## The problem:
Show every line of the data below that includes the word "prepared".

-- Data under study follows --

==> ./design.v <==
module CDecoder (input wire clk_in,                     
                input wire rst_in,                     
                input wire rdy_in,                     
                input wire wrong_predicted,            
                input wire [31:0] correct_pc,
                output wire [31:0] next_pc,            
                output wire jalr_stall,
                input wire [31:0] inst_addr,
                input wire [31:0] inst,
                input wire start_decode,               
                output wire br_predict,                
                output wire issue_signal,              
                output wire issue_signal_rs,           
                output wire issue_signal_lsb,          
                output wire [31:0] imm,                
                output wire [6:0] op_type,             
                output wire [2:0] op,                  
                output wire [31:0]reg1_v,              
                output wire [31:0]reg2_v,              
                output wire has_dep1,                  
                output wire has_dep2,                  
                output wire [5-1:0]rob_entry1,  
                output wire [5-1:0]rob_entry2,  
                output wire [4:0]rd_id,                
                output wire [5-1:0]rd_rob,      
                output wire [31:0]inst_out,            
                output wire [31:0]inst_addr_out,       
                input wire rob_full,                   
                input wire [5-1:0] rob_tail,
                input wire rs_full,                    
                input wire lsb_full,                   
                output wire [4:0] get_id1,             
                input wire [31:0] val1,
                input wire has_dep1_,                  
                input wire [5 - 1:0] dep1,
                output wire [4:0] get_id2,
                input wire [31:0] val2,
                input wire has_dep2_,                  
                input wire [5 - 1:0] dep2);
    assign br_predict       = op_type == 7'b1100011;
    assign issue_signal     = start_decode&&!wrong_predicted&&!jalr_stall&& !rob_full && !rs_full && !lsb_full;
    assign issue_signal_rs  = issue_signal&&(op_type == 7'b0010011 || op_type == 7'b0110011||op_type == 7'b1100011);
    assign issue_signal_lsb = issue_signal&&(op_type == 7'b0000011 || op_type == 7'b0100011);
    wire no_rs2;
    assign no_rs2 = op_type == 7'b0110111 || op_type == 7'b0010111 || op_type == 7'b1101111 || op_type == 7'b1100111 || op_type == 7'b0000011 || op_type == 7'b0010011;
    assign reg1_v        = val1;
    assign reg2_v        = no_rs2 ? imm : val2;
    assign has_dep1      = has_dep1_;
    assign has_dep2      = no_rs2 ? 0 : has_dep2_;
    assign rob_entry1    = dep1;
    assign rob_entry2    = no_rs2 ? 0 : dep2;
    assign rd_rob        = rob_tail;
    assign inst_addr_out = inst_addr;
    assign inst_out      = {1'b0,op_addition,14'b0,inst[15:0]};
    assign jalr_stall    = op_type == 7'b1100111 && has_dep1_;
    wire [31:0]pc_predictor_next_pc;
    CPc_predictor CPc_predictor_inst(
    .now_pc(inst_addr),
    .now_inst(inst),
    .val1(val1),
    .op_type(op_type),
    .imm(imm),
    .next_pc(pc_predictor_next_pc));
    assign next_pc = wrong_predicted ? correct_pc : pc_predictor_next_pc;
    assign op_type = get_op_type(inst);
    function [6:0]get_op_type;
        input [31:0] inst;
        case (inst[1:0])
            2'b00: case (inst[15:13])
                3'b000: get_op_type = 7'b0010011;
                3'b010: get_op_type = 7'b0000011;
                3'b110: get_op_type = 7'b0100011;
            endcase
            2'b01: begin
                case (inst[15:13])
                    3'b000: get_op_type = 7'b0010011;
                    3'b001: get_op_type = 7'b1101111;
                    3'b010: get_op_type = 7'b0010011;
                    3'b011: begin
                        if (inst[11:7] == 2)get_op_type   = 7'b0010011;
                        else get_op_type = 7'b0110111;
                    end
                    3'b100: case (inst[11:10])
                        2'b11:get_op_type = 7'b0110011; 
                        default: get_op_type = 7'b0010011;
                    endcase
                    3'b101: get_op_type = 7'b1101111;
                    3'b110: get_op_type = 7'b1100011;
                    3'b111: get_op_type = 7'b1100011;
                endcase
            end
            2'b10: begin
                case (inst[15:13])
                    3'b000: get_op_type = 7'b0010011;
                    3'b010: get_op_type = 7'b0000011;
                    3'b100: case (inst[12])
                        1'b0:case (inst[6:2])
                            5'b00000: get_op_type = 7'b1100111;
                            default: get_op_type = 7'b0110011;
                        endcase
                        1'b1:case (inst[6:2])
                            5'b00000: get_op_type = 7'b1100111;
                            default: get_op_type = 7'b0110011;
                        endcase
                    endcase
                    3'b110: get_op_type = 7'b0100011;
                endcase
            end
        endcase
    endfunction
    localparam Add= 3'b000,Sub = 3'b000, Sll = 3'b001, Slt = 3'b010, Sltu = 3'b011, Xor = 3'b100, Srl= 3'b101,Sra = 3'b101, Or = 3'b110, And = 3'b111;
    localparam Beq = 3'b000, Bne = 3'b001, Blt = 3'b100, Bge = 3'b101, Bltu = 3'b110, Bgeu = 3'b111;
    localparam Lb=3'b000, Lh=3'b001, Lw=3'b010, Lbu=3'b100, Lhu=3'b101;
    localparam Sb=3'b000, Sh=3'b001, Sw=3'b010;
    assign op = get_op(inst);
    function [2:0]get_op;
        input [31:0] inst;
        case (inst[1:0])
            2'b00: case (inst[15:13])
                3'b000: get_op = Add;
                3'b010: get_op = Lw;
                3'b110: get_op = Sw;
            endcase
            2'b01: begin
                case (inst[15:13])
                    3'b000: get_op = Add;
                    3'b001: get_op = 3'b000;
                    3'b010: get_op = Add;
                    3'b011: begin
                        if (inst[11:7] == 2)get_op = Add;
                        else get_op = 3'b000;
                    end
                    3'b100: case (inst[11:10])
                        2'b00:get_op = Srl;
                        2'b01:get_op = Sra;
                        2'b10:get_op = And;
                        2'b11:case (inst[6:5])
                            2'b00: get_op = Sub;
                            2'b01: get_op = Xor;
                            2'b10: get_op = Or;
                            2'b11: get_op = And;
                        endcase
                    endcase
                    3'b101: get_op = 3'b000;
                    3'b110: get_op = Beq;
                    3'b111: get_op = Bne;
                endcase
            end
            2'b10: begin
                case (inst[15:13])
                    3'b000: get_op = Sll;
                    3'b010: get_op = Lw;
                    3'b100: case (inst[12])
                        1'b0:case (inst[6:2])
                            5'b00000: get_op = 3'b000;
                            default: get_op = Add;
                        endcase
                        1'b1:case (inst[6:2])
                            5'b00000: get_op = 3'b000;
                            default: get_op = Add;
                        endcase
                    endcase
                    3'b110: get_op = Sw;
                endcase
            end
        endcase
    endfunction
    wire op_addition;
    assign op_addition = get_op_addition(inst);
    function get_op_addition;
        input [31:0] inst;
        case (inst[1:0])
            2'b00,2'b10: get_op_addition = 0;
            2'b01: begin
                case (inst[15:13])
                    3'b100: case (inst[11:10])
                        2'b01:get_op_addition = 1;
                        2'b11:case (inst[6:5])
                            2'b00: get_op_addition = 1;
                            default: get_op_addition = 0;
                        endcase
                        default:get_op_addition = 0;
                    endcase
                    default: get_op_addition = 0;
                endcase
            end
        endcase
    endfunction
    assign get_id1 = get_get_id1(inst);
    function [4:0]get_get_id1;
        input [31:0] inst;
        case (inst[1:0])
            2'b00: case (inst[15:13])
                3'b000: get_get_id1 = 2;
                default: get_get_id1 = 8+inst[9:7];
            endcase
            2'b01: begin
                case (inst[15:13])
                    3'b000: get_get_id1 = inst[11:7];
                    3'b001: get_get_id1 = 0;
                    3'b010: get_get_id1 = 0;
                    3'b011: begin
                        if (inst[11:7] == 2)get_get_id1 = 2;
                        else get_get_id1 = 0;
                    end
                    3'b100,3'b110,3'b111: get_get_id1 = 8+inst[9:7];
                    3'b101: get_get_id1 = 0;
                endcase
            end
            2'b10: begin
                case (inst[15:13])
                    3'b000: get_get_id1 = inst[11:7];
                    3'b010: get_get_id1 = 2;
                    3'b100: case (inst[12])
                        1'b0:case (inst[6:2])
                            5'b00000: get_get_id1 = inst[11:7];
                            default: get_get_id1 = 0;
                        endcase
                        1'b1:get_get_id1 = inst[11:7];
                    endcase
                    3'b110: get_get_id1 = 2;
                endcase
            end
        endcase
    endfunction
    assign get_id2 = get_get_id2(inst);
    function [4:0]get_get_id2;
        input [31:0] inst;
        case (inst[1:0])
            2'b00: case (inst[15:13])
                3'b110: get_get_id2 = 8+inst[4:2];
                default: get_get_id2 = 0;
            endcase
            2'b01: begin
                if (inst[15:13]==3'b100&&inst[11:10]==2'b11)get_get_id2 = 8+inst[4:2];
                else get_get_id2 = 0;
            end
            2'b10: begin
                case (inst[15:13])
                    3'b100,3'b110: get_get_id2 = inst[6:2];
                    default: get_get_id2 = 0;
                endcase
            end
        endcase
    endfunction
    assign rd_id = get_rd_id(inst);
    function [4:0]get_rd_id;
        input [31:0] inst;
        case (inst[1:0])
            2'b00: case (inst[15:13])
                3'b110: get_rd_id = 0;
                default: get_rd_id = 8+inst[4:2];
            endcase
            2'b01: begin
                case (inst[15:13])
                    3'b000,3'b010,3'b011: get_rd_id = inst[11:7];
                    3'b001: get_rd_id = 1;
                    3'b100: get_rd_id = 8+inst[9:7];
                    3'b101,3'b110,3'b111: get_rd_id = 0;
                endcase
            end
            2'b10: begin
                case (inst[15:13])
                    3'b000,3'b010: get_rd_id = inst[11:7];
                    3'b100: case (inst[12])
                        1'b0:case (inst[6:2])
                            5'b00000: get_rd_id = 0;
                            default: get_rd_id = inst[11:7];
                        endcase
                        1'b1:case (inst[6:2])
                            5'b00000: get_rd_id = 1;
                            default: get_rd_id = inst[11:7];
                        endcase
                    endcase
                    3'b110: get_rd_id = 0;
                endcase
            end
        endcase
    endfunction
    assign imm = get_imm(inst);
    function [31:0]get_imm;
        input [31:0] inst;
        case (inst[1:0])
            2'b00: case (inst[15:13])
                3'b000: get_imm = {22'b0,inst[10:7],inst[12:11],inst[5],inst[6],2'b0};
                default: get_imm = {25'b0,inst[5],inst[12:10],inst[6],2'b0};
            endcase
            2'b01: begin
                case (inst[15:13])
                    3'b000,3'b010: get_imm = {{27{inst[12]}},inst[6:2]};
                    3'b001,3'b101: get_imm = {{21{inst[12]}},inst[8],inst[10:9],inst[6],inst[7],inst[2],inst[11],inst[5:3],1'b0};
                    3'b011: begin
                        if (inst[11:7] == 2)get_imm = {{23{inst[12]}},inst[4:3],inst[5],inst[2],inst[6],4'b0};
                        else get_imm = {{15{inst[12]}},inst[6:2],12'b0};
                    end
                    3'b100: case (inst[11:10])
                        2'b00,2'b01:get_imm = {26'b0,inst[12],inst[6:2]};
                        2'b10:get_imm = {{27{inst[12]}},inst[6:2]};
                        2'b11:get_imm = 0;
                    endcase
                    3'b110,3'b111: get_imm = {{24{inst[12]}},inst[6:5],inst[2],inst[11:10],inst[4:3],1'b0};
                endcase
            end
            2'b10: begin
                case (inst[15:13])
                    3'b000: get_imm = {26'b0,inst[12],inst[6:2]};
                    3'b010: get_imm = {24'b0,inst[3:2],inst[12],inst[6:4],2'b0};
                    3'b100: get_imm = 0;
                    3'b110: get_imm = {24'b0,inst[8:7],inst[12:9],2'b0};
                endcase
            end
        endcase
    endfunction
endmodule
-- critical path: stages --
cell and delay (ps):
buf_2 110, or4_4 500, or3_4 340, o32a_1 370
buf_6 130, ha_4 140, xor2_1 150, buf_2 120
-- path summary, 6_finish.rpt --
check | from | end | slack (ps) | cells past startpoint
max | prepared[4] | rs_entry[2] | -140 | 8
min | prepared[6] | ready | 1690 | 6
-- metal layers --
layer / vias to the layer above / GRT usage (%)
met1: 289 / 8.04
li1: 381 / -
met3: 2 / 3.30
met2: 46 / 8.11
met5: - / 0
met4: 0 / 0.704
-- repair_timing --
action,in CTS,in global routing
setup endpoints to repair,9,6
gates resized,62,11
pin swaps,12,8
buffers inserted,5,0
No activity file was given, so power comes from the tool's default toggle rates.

-- Data under study concluded --

## Your solution:
max | prepared[4] | rs_entry[2] | -140 | 8
min | prepared[6] | ready | 1690 | 6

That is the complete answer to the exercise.